***** DATA EXTRACT

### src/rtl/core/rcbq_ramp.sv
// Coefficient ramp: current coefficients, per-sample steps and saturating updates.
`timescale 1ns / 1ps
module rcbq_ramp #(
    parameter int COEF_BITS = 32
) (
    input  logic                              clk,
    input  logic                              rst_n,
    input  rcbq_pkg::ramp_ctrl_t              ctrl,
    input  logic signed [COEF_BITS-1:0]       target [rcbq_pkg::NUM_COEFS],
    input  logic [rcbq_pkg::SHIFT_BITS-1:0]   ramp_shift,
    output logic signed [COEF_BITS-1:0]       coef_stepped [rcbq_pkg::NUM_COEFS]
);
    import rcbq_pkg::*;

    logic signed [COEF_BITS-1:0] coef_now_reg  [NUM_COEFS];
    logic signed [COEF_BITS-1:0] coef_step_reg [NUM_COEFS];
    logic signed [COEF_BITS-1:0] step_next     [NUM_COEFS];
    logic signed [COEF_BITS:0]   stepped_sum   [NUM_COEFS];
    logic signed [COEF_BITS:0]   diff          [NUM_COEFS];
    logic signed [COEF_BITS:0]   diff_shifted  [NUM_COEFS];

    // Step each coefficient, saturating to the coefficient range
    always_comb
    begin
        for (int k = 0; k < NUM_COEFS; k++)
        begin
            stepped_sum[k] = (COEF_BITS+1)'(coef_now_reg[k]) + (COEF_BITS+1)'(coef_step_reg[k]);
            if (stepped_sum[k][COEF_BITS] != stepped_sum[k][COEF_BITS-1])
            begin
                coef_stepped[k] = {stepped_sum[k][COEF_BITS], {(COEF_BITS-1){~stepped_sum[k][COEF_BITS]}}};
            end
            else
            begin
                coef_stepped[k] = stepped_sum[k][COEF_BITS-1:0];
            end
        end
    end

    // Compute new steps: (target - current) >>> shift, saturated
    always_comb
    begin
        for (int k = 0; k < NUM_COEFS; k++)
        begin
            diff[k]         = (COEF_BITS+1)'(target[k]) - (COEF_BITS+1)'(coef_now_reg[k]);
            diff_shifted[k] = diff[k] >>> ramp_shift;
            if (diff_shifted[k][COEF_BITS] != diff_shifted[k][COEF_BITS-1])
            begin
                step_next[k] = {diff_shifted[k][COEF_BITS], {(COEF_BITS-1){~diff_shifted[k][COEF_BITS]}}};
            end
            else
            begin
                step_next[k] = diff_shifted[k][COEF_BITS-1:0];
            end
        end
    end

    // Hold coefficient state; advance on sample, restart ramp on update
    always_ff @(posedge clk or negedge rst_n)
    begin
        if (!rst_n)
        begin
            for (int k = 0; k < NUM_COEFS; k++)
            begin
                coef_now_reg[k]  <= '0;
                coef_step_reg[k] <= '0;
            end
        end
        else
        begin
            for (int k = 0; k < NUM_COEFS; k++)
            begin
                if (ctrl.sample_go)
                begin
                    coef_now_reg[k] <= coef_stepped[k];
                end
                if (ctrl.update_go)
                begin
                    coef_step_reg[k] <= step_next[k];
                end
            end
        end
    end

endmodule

**********
***** DATA EXTRACT

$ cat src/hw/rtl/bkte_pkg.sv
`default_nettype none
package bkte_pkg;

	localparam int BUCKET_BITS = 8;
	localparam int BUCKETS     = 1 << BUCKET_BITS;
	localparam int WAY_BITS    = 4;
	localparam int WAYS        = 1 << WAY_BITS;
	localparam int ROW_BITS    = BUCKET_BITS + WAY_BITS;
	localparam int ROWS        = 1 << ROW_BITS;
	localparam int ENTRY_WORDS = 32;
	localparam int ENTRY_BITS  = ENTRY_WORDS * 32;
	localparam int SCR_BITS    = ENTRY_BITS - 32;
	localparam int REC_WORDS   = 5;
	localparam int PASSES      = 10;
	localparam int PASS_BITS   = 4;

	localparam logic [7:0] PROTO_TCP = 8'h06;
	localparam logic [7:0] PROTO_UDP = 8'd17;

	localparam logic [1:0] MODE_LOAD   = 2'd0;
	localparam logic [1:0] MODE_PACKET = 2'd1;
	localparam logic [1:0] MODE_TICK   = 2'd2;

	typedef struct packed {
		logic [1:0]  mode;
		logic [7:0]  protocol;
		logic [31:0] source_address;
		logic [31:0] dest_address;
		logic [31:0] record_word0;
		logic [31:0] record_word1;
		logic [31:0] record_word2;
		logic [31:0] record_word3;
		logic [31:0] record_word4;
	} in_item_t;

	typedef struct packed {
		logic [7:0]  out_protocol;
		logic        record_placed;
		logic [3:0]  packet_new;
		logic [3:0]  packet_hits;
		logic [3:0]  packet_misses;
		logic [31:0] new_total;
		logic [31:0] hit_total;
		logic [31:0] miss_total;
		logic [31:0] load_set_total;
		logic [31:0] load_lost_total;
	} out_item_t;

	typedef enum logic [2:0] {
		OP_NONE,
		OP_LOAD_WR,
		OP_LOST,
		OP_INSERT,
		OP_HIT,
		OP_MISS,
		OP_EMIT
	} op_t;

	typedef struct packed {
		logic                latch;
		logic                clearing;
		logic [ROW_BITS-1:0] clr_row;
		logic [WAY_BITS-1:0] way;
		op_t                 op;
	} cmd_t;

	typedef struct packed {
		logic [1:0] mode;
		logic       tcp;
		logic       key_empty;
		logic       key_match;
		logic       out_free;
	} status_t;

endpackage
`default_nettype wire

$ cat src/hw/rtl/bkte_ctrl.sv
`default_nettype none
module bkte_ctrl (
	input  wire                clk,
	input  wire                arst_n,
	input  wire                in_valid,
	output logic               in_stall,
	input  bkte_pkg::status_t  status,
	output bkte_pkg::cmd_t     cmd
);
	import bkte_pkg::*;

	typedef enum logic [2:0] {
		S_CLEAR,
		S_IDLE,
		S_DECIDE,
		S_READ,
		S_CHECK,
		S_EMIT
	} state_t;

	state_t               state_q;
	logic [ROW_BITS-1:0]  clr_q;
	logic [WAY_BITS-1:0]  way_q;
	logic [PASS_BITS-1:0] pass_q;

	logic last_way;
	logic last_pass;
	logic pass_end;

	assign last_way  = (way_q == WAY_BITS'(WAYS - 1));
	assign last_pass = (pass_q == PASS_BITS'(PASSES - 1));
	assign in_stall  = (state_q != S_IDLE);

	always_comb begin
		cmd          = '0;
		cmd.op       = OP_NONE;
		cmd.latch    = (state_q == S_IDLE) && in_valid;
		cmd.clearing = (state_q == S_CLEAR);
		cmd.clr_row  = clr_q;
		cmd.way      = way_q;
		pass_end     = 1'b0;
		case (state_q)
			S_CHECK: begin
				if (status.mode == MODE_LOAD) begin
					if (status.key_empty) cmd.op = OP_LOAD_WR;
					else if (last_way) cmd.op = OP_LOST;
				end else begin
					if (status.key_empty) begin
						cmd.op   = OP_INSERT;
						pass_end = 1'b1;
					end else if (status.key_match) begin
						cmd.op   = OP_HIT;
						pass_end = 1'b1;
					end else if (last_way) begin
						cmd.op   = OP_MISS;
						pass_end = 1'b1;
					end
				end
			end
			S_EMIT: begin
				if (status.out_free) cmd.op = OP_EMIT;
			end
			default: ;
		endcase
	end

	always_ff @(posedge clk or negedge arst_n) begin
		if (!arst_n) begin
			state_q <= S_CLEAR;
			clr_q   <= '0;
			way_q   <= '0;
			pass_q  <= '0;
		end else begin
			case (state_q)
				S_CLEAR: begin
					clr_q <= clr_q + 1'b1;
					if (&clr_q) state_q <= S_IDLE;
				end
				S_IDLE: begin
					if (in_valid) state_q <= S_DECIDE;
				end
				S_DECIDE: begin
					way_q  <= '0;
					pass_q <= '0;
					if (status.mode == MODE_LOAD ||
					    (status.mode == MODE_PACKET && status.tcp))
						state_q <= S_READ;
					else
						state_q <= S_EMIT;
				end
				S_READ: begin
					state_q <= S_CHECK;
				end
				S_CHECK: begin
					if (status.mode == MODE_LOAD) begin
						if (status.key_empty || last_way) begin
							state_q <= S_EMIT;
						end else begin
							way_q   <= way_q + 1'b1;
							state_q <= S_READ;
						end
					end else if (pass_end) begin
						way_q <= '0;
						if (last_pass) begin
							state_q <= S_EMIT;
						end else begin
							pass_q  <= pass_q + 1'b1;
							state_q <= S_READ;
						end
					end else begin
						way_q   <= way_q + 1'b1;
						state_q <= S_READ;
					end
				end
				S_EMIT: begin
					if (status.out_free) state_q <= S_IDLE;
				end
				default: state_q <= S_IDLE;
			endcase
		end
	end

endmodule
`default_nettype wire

**********

TASK DETAILS
Go through the records above. Copy each line in which the string "saturating" appears.

YOUR SOLUTION
// Coefficient ramp: current coefficients, per-sample steps and saturating updates.
    // Step each coefficient, saturating to the coefficient range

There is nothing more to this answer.